• **WORK REQUIRED**
Find all lines in the records that include the word "epol", and copy them out.

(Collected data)
-----
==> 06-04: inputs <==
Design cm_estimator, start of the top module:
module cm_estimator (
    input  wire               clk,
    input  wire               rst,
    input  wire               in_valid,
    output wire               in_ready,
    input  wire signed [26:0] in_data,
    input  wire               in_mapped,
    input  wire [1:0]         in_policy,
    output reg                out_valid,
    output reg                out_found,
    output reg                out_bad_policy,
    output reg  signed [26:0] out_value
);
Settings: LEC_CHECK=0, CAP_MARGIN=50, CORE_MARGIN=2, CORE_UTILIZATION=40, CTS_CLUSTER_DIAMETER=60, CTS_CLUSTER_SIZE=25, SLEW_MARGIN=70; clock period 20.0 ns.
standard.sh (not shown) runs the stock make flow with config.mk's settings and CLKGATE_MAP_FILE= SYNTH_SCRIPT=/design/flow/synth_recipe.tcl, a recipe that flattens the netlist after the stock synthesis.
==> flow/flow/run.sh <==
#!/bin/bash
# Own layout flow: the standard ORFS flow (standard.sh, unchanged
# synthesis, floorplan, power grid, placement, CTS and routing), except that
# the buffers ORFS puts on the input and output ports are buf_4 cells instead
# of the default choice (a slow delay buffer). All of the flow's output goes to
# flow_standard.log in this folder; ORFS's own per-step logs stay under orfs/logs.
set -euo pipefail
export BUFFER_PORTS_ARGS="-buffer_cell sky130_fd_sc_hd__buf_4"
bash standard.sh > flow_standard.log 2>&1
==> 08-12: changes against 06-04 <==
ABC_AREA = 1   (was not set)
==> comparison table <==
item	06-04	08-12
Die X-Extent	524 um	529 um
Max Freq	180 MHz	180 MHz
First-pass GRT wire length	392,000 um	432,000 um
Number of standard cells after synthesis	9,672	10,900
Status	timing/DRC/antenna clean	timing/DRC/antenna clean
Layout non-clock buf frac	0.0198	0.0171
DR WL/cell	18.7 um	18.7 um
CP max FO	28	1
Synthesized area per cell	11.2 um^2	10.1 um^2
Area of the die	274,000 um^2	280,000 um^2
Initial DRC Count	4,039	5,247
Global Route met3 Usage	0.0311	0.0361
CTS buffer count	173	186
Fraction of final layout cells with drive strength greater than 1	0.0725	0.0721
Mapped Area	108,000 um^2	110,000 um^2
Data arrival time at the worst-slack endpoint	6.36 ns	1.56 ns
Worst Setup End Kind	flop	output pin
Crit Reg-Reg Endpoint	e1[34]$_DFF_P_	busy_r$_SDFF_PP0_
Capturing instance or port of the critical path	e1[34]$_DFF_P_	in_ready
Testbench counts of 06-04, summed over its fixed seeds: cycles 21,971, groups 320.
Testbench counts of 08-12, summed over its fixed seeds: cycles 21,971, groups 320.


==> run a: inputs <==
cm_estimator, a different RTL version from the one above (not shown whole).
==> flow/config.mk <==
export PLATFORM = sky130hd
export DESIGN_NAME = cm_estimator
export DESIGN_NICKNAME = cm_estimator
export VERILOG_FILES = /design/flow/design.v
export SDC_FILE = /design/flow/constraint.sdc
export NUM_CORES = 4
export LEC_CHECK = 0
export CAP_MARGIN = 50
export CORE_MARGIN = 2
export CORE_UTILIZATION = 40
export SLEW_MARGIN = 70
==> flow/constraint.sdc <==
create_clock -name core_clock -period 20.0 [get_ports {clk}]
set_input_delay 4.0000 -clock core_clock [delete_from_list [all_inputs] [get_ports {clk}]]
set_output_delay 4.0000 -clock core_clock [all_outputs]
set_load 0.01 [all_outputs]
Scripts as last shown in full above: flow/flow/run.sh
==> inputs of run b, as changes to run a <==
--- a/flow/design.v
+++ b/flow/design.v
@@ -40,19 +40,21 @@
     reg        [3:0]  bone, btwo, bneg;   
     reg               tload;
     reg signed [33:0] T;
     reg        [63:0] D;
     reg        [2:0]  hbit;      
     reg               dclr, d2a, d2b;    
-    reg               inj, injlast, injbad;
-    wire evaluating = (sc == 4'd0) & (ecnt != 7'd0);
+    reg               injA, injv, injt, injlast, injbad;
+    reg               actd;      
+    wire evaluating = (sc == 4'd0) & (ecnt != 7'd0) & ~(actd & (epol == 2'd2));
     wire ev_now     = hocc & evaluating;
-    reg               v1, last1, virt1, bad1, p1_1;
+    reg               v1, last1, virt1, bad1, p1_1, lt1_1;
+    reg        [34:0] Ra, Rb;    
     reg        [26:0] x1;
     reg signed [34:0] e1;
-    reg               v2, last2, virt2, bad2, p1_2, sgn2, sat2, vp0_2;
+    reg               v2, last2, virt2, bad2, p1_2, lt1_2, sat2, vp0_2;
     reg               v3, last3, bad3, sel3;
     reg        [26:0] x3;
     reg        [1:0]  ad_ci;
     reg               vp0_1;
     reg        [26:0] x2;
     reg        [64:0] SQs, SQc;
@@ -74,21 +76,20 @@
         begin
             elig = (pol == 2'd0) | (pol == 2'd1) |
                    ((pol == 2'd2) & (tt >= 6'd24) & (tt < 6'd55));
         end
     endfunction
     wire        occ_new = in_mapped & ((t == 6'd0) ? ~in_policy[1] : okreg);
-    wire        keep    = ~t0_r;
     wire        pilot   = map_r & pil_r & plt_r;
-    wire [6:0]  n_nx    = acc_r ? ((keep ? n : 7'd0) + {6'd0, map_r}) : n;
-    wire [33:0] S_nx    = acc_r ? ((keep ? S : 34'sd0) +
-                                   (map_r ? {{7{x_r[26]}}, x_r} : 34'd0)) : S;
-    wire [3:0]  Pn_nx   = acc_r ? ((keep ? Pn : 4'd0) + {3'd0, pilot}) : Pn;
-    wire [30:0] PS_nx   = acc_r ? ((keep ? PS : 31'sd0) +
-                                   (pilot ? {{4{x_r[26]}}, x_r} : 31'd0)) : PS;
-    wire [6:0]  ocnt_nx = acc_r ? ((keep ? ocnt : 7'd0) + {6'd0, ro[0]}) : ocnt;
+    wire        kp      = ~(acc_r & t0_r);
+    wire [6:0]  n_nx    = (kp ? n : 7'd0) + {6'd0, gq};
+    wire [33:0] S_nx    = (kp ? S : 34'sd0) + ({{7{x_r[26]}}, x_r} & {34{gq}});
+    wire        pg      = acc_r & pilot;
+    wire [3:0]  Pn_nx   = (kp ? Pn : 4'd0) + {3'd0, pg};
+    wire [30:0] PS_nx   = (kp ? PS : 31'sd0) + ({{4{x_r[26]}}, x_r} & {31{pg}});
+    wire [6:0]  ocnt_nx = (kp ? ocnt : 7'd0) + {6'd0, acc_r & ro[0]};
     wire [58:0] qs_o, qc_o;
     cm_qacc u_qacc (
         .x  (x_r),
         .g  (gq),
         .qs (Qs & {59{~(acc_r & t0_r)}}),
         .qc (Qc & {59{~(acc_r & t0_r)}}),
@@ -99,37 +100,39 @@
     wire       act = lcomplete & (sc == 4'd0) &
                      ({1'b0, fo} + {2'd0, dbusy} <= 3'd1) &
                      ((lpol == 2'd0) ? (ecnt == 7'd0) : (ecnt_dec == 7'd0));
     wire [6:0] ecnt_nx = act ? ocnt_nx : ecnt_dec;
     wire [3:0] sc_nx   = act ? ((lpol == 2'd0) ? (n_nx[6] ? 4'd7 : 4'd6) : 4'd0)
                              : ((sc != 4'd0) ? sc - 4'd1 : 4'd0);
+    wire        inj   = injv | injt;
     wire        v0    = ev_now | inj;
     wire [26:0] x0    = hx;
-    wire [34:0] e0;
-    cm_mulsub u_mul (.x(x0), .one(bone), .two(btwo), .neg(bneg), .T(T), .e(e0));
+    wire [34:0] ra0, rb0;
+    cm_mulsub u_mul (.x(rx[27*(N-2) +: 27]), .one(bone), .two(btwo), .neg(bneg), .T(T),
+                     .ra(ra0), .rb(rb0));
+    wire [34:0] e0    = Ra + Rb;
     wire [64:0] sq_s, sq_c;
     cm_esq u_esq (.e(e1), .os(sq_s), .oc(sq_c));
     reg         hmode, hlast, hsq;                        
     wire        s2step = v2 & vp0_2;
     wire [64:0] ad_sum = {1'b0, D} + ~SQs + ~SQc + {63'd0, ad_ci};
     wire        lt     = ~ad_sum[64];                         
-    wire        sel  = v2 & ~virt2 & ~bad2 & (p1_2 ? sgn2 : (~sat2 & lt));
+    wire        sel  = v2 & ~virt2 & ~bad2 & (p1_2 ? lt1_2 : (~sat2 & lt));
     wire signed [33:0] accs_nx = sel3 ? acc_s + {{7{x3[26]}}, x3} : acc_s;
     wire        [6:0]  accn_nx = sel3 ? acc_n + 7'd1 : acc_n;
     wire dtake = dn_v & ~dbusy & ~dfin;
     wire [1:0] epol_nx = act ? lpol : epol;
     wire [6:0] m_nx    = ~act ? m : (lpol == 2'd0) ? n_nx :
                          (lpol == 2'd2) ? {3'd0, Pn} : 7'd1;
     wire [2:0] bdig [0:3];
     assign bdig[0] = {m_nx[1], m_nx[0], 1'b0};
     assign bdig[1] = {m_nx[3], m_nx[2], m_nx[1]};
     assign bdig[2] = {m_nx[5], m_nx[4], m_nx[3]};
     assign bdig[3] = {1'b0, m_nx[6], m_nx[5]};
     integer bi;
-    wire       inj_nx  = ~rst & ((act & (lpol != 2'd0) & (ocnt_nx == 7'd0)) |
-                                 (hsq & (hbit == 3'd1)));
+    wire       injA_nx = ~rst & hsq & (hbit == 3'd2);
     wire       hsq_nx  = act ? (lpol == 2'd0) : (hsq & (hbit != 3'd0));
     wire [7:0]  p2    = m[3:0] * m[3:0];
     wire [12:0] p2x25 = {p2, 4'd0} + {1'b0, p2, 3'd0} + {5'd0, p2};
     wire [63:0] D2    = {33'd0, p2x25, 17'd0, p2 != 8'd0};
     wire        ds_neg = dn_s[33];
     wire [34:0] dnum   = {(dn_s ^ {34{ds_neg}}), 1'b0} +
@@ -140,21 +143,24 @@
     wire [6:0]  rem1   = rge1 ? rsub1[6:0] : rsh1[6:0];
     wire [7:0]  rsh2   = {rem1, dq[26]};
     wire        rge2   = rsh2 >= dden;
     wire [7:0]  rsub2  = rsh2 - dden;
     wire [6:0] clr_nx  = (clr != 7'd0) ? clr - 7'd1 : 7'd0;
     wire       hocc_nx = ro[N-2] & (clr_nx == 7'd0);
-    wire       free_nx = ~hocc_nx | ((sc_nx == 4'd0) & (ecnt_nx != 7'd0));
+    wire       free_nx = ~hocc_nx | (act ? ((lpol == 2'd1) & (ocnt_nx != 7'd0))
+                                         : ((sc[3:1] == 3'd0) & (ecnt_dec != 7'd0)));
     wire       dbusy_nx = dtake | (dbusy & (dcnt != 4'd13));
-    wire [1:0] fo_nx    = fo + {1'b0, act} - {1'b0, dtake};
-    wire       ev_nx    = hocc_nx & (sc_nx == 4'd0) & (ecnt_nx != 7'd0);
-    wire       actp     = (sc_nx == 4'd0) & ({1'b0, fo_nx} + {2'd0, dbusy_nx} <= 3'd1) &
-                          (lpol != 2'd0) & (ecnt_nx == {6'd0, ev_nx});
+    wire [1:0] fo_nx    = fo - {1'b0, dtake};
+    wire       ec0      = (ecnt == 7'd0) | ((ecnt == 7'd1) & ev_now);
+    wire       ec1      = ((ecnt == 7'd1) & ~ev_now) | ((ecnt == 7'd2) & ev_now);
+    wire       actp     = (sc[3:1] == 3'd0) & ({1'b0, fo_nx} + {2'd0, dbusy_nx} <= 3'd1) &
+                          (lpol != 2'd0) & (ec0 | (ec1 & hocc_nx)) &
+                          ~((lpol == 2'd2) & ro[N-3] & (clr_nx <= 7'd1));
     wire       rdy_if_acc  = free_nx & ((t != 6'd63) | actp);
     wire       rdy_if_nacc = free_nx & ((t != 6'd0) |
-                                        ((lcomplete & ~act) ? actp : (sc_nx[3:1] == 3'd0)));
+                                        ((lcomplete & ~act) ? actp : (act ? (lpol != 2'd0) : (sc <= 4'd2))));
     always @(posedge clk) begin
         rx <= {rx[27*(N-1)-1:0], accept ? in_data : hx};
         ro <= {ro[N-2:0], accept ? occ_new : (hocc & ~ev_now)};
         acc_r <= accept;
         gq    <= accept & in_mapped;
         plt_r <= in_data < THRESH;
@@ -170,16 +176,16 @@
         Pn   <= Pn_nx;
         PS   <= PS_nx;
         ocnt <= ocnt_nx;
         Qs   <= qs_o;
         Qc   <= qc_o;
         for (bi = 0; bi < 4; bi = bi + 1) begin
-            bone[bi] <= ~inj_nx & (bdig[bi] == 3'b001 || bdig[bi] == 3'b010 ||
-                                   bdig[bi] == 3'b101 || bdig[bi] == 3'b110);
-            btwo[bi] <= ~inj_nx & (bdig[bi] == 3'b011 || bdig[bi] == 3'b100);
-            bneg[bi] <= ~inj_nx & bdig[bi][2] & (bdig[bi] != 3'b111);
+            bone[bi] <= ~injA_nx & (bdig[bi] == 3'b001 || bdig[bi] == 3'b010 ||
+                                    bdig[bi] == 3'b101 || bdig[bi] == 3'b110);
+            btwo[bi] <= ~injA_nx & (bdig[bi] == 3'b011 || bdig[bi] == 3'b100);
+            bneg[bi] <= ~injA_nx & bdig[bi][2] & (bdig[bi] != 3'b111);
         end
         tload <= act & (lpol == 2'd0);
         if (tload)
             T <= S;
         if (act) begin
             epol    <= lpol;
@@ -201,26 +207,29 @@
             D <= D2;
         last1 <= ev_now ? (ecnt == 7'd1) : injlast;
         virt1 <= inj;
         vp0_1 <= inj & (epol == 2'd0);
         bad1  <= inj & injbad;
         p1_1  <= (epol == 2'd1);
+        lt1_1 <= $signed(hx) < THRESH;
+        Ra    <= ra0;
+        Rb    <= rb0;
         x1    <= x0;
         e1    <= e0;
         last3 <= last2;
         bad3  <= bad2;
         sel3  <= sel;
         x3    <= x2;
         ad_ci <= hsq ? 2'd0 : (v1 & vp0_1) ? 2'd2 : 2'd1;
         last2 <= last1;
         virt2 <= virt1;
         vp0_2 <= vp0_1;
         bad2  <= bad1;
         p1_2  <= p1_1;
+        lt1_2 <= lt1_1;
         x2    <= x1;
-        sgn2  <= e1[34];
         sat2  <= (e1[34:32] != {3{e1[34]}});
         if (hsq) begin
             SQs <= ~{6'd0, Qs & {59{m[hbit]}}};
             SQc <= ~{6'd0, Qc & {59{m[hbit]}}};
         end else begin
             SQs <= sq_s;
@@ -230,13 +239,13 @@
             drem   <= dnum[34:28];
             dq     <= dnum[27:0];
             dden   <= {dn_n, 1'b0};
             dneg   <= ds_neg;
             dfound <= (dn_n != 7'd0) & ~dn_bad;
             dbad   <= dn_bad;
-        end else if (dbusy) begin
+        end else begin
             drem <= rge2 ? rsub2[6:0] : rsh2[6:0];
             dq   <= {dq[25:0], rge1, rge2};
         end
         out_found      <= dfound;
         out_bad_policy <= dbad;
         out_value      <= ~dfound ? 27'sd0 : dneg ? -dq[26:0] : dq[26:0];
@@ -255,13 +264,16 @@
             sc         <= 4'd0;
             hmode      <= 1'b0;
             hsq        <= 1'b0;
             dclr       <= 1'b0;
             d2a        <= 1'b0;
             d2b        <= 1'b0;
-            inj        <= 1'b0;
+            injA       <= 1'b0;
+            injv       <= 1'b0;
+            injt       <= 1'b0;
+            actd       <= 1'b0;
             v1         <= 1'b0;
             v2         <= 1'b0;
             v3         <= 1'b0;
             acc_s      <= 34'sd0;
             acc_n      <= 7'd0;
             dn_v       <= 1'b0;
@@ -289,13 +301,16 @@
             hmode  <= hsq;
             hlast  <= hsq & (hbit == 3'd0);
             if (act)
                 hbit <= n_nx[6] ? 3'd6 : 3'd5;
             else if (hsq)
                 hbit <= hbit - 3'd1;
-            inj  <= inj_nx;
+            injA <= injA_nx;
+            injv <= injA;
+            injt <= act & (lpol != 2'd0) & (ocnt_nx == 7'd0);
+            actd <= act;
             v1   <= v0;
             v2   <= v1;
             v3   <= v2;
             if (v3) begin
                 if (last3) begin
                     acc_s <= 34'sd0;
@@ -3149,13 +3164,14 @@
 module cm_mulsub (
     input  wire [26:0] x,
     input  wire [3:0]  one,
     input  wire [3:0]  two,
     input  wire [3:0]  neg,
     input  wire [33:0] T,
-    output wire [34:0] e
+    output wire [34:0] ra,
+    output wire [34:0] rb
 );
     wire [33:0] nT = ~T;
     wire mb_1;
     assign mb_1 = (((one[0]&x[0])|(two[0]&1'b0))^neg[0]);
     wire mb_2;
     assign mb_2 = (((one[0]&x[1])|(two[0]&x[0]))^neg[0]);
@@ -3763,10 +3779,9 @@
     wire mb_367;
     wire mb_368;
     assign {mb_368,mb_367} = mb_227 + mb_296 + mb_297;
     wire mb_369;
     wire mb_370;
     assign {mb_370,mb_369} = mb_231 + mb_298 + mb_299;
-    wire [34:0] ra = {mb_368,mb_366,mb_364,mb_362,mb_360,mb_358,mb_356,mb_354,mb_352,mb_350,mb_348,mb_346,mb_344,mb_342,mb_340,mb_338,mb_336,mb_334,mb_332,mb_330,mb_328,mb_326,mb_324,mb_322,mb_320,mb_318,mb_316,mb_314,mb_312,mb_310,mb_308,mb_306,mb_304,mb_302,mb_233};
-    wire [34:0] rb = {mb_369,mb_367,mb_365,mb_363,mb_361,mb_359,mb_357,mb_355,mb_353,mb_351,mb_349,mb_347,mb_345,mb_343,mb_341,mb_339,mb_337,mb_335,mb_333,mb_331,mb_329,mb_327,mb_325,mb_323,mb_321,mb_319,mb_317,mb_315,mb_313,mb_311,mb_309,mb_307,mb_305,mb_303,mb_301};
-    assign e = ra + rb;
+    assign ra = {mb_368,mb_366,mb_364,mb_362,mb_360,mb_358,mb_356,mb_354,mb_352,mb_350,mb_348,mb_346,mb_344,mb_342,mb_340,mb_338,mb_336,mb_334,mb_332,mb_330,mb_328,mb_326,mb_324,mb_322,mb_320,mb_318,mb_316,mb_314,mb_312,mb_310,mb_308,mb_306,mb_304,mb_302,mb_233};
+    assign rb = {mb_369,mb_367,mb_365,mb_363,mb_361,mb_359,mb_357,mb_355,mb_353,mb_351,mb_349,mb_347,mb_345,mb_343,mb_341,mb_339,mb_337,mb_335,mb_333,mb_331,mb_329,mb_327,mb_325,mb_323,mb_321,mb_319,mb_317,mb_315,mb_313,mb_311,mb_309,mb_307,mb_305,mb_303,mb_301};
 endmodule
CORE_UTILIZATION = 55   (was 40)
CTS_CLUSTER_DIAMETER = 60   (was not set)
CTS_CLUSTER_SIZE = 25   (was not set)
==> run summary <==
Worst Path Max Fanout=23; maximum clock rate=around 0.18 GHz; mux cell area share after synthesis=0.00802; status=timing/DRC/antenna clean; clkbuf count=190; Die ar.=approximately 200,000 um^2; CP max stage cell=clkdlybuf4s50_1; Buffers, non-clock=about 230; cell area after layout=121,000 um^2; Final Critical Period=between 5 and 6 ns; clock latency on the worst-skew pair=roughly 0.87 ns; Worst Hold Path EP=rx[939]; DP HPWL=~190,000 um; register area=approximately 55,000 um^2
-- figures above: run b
-----
• **EXERCISE RESULT**
+    wire evaluating = (sc == 4'd0) & (ecnt != 7'd0) & ~(actd & (epol == 2'd2));
     wire [1:0] epol_nx = act ? lpol : epol;
             epol    <= lpol;
         vp0_1 <= inj & (epol == 2'd0);
         p1_1  <= (epol == 2'd1);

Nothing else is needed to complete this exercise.